WHAT TO WORK ON:
All lines of the listing that contain "WIDTH" should be shown in full.

───── WORKING DATA ─────

## src/rtl/spi_cmd_pkg.sv

```systemverilog
package spi_cmd_pkg;
  localparam int WORD_W    = 16;
  localparam int CODE_W    = 4;
  localparam int MAJ_W     = 3;
  localparam int MIN_W     = 6;
  localparam int CMD_CONF  = 1;
  localparam int CMD_DIVTR = 2;
  localparam int CMD_THR   = 3;
  localparam int MAJ_OFF   = 7;

  typedef enum logic [1:0] {
    WR_NONE = 2'd0,
    WR_CONF = 2'd1,
    WR_DIVT = 2'd2,
    WR_THR  = 2'd3
  } wr_sel_e;
endpackage

```

## src/rtl/spi_cmd_sync.sv

```systemverilog
module spi_cmd_sync #(
  parameter int          WIDTH   = 3,
  parameter int          STAGES  = 2,
  parameter logic [WIDTH-1:0] RST_VAL = '0
) (
  input  logic             clk_i,
  input  logic             rst_ni,
  input  logic [WIDTH-1:0] d_i,
  output logic [WIDTH-1:0] q_o
);
  logic [STAGES-1:0][WIDTH-1:0] st_q;

  always_ff @(posedge clk_i or negedge rst_ni) begin
    if (!rst_ni) begin
      for (int i = 0; i < STAGES; i++) st_q[i] <= RST_VAL;
    end else begin
      st_q[0] <= d_i;
      for (int i = 1; i < STAGES; i++) st_q[i] <= st_q[i-1];
    end
  end

  assign q_o = st_q[STAGES-1];
endmodule

```

## src/rtl/spi_cmd_frame.sv

```systemverilog
module spi_cmd_frame #(
  parameter int WORD_W = 16
) (
  input  logic              clk_i,
  input  logic              rst_ni,
  input  logic              sck_i,
  input  logic              mosi_i,
  input  logic              cs_n_i,
  output logic [WORD_W-1:0] word_o,
  output logic              word_vld_o
);
  localparam int CNT_MAX = WORD_W + 1;
  localparam int CNT_W   = $clog2(CNT_MAX + 1);

  logic              sck_q, cs_n_q;
  logic [WORD_W-1:0] shift_q, shift_d;
  logic [CNT_W-1:0]  cnt_q, cnt_d;
  logic              sck_rise, cs_rise, cs_fall, capture, commit;

  assign sck_rise = sck_i & ~sck_q;
  assign cs_rise  = cs_n_i & ~cs_n_q;
  assign cs_fall  = ~cs_n_i & cs_n_q;
  // selection judged on the previous cycle so a bit coincident with release counts
  assign capture  = sck_rise & ~cs_n_q;

  always_comb begin
    shift_d = shift_q;
    cnt_d   = cnt_q;
    if (cs_fall) begin
      cnt_d = '0;
    end else if (capture) begin
      shift_d = {shift_q[WORD_W-2:0], mosi_i};
      if (cnt_q != CNT_W'(CNT_MAX)) cnt_d = cnt_q + 1'b1;
    end
  end

  assign commit = cs_rise & (cnt_d == CNT_W'(WORD_W));

  always_ff @(posedge clk_i or negedge rst_ni) begin
    if (!rst_ni) begin
      sck_q      <= 1'b0;
      cs_n_q     <= 1'b1;
      shift_q    <= '0;
      cnt_q      <= '0;
      word_o     <= '0;
      word_vld_o <= 1'b0;
    end else begin
      sck_q      <= sck_i;
      cs_n_q     <= cs_n_i;
      shift_q    <= shift_d;
      cnt_q      <= cnt_d;
      word_vld_o <= commit;
      if (commit) word_o <= shift_d;
    end
  end


  commit_on_release_chk: assert property (@(posedge clk_i) disable iff (!rst_ni)
    word_vld_o |-> $past(cs_n_i));

  cnt_bound_chk: assert property (@(posedge clk_i) disable iff (!rst_ni)
    cnt_q <= CNT_W'(CNT_MAX));

  vld_single_chk: assert property (@(posedge clk_i) disable iff (!rst_ni)
    word_vld_o |=> !word_vld_o);
endmodule

```

## src/rtl/spi_cmd_regs.sv

```systemverilog
module spi_cmd_regs
  import spi_cmd_pkg::*;
#(
  parameter int WORD_W   = 16,
  parameter int CODE_W   = 4,
  parameter int MAJ_W    = 3,
  parameter int MIN_W    = 6,
  parameter bit HF_BUILD = 1'b0
) (
  input  logic                  clk_i,
  input  logic                  rst_ni,
  input  logic [WORD_W-1:0]     word_i,
  input  logic                  word_vld_i,
  output logic [MAJ_W-1:0]      major_o,
  output logic [MIN_W-1:0]      minor_o,
  output logic [WORD_W-CODE_W-1:0] divisor_o,
  output logic [WORD_W-CODE_W-1:0] threshold_o,
  output logic                  trace_en_o,
  output logic                  upd_o
);
  localparam int PAY_W = WORD_W - CODE_W;

  logic [CODE_W-1:0] code;
  logic [PAY_W-1:0]  payload;
  wr_sel_e           sel;
  logic              we_div, we_trace;

  assign code    = word_i[WORD_W-1 -: CODE_W];
  assign payload = word_i[PAY_W-1:0];

  always_comb begin
    sel = WR_NONE;
    if (word_vld_i) begin
      if (code == CODE_W'(CMD_CONF))       sel = WR_CONF;
      else if (code == CODE_W'(CMD_DIVTR)) sel = WR_DIVT;
      else if (code == CODE_W'(CMD_THR))   sel = WR_THR;
    end
  end

  generate
    if (HF_BUILD) begin : g_hf
      assign we_div   = 1'b0;
      assign we_trace = (sel == WR_DIVT);
    end else begin : g_lf
      assign we_div   = (sel == WR_DIVT);
      assign we_trace = 1'b0;
    end
  endgenerate

  always_ff @(posedge clk_i or negedge rst_ni) begin
    if (!rst_ni) begin
      major_o     <= MAJ_W'(MAJ_OFF);
      minor_o     <= '0;
      divisor_o   <= '0;
      threshold_o <= '0;
      trace_en_o  <= 1'b0;
      upd_o       <= 1'b0;
    end else begin
      upd_o <= (sel != WR_NONE);
      if (sel == WR_CONF) begin
        major_o <= payload[MIN_W +: MAJ_W];
        minor_o <= payload[MIN_W-1:0];
      end
      if (we_div)          divisor_o   <= payload;
      if (we_trace)        trace_en_o  <= payload[0];
      if (sel == WR_THR)   threshold_o <= payload;
    end
  end


  unknown_code_chk: assert property (@(posedge clk_i) disable iff (!rst_ni)
    (word_vld_i && !(word_i[WORD_W-1 -: CODE_W] inside {4'd1, 4'd2, 4'd3}))
    |=> ($stable(major_o) && $stable(minor_o) && $stable(divisor_o) &&
         $stable(threshold_o) && $stable(trace_en_o) && !upd_o));

  upd_source_chk: assert property (@(posedge clk_i) disable iff (!rst_ni)
    upd_o |-> $past(word_vld_i));

  single_target_chk: assert property (@(posedge clk_i) disable iff (!rst_ni)
    $onehot0({we_div, we_trace}));
endmodule

```

## src/rtl/spi_cmd_rx.sv

```systemverilog
module spi_cmd_rx
  import spi_cmd_pkg::*;
#(
  parameter int SYNC_STAGES = 2,
  parameter bit HF_BUILD    = 1'b0
) (
  input  logic        clk_i,
  input  logic        rst_ni,
  input  logic        sck_i,
  input  logic        mosi_i,
  input  logic        cs_n_i,
  output logic [2:0]  major_o,
  output logic [5:0]  minor_o,
  output logic [11:0] divisor_o,
  output logic [11:0] threshold_o,
  output logic        trace_en_o,
  output logic        mode_off_o,
  output logic        upd_o
);
  logic [2:0]        pins_s;
  logic [WORD_W-1:0] word;
  logic              word_vld;

  spi_cmd_sync #(
    .WIDTH   (3),
    .STAGES  (SYNC_STAGES),
    .RST_VAL (3'b100)
  ) u_sync (
    .clk_i  (clk_i),
    .rst_ni (rst_ni),
    .d_i    ({cs_n_i, sck_i, mosi_i}),
    .q_o    (pins_s)
  );

  spi_cmd_frame #(
    .WORD_W (WORD_W)
  ) u_frame (
    .clk_i      (clk_i),
    .rst_ni     (rst_ni),
    .sck_i      (pins_s[1]),
    .mosi_i     (pins_s[0]),
    .cs_n_i     (pins_s[2]),
    .word_o     (word),
    .word_vld_o (word_vld)
  );

  spi_cmd_regs #(
    .WORD_W   (WORD_W),
    .CODE_W   (CODE_W),
    .MAJ_W    (MAJ_W),
    .MIN_W    (MIN_W),
    .HF_BUILD (HF_BUILD)
  ) u_regs (
    .clk_i       (clk_i),
    .rst_ni      (rst_ni),
    .word_i      (word),
    .word_vld_i  (word_vld),
    .major_o     (major_o),
    .minor_o     (minor_o),
    .divisor_o   (divisor_o),
    .threshold_o (threshold_o),
    .trace_en_o  (trace_en_o),
    .upd_o       (upd_o)
  );

  assign mode_off_o = (major_o == 3'(MAJ_OFF));


  conf_from_word_chk: assert property (@(posedge clk_i) disable iff (!rst_ni)
    (word_vld && word[15:12] == 4'd1) |=> (major_o == $past(word[8:6]) && minor_o == $past(word[5:0])));

  thr_from_word_chk: assert property (@(posedge clk_i) disable iff (!rst_ni)
    (word_vld && word[15:12] == 4'd3) |=> (threshold_o == $past(word[11:0])));
endmodule

```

─────

ANSWER FOR THE TASK:
  parameter int          WIDTH   = 3,
  parameter logic [WIDTH-1:0] RST_VAL = '0
  input  logic [WIDTH-1:0] d_i,
  output logic [WIDTH-1:0] q_o
  logic [STAGES-1:0][WIDTH-1:0] st_q;
    .WIDTH   (3),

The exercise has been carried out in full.